Task directions: The answer must consist only of the lines from the line with "[cells_and_area]" to the line with "seqPwrFrac_pct = 29.6", both included, exactly as they stand below.

Recorded information:
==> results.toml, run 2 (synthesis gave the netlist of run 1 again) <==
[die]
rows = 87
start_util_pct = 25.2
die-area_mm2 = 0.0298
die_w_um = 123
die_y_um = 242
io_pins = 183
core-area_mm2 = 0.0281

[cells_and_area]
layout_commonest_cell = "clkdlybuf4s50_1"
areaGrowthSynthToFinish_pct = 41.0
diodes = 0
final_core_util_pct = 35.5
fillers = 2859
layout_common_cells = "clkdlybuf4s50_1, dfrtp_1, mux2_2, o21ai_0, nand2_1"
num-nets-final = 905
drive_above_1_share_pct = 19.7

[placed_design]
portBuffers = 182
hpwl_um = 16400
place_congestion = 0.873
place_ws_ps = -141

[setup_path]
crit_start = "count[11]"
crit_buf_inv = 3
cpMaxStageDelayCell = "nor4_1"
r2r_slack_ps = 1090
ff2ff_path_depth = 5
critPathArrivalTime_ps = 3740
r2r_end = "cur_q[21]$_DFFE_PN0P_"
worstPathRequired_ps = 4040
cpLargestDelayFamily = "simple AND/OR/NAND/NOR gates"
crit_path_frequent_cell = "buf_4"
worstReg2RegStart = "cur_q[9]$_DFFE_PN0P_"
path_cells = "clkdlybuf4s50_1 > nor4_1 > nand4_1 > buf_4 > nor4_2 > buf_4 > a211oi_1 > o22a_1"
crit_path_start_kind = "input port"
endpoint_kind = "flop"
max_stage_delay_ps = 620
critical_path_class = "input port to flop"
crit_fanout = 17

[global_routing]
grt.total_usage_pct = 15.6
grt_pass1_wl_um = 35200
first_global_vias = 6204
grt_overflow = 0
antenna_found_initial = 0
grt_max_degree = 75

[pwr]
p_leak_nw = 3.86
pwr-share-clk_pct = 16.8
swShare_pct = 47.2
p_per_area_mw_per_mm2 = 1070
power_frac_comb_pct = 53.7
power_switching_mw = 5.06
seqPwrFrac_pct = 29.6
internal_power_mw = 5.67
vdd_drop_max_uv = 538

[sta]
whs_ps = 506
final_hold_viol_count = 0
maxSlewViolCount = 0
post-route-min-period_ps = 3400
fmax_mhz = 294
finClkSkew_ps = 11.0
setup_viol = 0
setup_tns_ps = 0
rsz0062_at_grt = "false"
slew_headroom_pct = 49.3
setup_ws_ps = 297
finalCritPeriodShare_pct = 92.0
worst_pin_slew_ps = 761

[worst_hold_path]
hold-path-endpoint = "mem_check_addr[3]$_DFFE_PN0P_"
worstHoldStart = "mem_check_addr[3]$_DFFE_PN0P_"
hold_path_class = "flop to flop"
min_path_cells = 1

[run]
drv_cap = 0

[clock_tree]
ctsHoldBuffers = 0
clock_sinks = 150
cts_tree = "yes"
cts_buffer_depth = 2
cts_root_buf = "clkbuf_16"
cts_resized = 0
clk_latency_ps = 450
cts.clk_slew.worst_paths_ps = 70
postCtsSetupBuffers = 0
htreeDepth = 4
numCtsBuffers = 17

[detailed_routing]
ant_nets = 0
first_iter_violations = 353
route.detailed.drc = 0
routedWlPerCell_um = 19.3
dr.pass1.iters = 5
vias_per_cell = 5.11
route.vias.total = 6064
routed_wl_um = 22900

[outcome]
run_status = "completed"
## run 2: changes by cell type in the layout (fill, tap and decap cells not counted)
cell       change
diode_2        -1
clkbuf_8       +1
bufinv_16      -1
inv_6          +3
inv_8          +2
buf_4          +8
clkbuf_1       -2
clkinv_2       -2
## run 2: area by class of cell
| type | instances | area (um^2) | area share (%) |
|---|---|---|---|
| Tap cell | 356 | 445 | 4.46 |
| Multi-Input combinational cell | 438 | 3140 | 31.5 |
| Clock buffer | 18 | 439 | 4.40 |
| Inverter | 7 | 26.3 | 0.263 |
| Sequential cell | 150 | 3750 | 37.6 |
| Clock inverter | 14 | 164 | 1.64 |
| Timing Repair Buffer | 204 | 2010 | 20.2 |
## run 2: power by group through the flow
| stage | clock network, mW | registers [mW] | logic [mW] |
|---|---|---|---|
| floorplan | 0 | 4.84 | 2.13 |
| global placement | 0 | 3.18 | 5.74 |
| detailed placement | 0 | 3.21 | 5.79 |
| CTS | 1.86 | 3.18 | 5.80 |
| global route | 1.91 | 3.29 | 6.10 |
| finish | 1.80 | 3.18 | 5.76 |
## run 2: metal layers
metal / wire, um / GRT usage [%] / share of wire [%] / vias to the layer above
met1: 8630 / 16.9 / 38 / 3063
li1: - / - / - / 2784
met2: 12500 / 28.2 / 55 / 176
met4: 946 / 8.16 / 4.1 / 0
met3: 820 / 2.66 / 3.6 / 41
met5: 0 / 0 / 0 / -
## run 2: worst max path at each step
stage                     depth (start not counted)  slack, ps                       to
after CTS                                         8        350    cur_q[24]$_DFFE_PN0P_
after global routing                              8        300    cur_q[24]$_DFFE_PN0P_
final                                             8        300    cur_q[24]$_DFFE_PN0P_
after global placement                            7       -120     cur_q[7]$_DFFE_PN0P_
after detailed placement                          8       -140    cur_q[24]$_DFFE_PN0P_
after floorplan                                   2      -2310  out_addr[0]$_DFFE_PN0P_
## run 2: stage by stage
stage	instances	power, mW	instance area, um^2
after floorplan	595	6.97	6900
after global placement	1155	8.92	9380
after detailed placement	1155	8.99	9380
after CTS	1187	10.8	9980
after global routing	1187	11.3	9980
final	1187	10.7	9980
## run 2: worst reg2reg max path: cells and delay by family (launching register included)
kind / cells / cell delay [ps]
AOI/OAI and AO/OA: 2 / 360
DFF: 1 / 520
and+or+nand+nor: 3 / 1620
File: config.mk
export PLATFORM = sky130hd
export DESIGN_NAME = sha256_stream_ctrl_flat
export DESIGN_NICKNAME = d
export VERILOG_FILES = /design/src/rtl/sha256_stream_ctrl_if.sv /design/src/rtl/sha256_stream_ctrl.sv /design/src/flat_wrapper.sv
export SDC_FILE = /design/constraint.sdc
export NUM_CORES = 2
export LEC_CHECK = 0
export BUFFER_PORTS_ARGS = -buffer_cell sky130_fd_sc_hd__buf_2
export CORE_AREA = 2 2 421 423
export DETAILED_ROUTE_END_ITERATION = 7
export DIE_AREA = 0 0 423 425
export GPL_TIMING_DRIVEN = 0
export SLEW_MARGIN = 10
export SYNTH_ARGS = -nofsm -noshare
export SYNTH_HDL_FRONTEND = slang
export SYNTH_SLANG_ARGS = --single-unit
File: constraint.sdc
create_clock -name iClk -period 3.2 [get_ports iClk]
set_input_delay 0.64 -clock iClk [delete_from_list [all_inputs] [get_ports iClk]]
set_output_delay 0.64 -clock iClk [all_outputs]
set_load 0.05 [all_outputs]
File: src/rtl/sha256_stream_ctrl_if.sv
// Stream, core and digest signals between sha256_stream_ctrl and its neighbours.
// slave is the controller's view; master is the source/core/consumer side.
interface sha256_stream_ctrl_if;
  logic         msg_valid;
  logic         msg_ready;
  logic [31:0]  msg_data;
  logic         msg_last;
  logic [1:0]   msg_bytes;
  logic         core_start;
  logic [511:0] core_block;
  logic         core_last_block;
  logic         core_done;
  logic [255:0] core_digest;
  logic         digest_valid;
  logic         digest_ready;
  logic [255:0] digest;
  logic         busy;

  modport slave (
    input  msg_valid, msg_data, msg_last, msg_bytes, core_done, core_digest, digest_ready,
    output msg_ready, core_start, core_block, core_last_block, digest_valid, digest, busy
  );

  modport master (
    output msg_valid, msg_data, msg_last, msg_bytes, core_done, core_digest, digest_ready,
    input  msg_ready, core_start, core_block, core_last_block, digest_valid, digest, busy
  );
endinterface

Result of this task:
[cells_and_area]
layout_commonest_cell = "clkdlybuf4s50_1"
areaGrowthSynthToFinish_pct = 41.0
diodes = 0
final_core_util_pct = 35.5
fillers = 2859
layout_common_cells = "clkdlybuf4s50_1, dfrtp_1, mux2_2, o21ai_0, nand2_1"
num-nets-final = 905
drive_above_1_share_pct = 19.7

[placed_design]
portBuffers = 182
hpwl_um = 16400
place_congestion = 0.873
place_ws_ps = -141

[setup_path]
crit_start = "count[11]"
crit_buf_inv = 3
cpMaxStageDelayCell = "nor4_1"
r2r_slack_ps = 1090
ff2ff_path_depth = 5
critPathArrivalTime_ps = 3740
r2r_end = "cur_q[21]$_DFFE_PN0P_"
worstPathRequired_ps = 4040
cpLargestDelayFamily = "simple AND/OR/NAND/NOR gates"
crit_path_frequent_cell = "buf_4"
worstReg2RegStart = "cur_q[9]$_DFFE_PN0P_"
path_cells = "clkdlybuf4s50_1 > nor4_1 > nand4_1 > buf_4 > nor4_2 > buf_4 > a211oi_1 > o22a_1"
crit_path_start_kind = "input port"
endpoint_kind = "flop"
max_stage_delay_ps = 620
critical_path_class = "input port to flop"
crit_fanout = 17

[global_routing]
grt.total_usage_pct = 15.6
grt_pass1_wl_um = 35200
first_global_vias = 6204
grt_overflow = 0
antenna_found_initial = 0
grt_max_degree = 75

[pwr]
p_leak_nw = 3.86
pwr-share-clk_pct = 16.8
swShare_pct = 47.2
p_per_area_mw_per_mm2 = 1070
power_frac_comb_pct = 53.7
power_switching_mw = 5.06
seqPwrFrac_pct = 29.6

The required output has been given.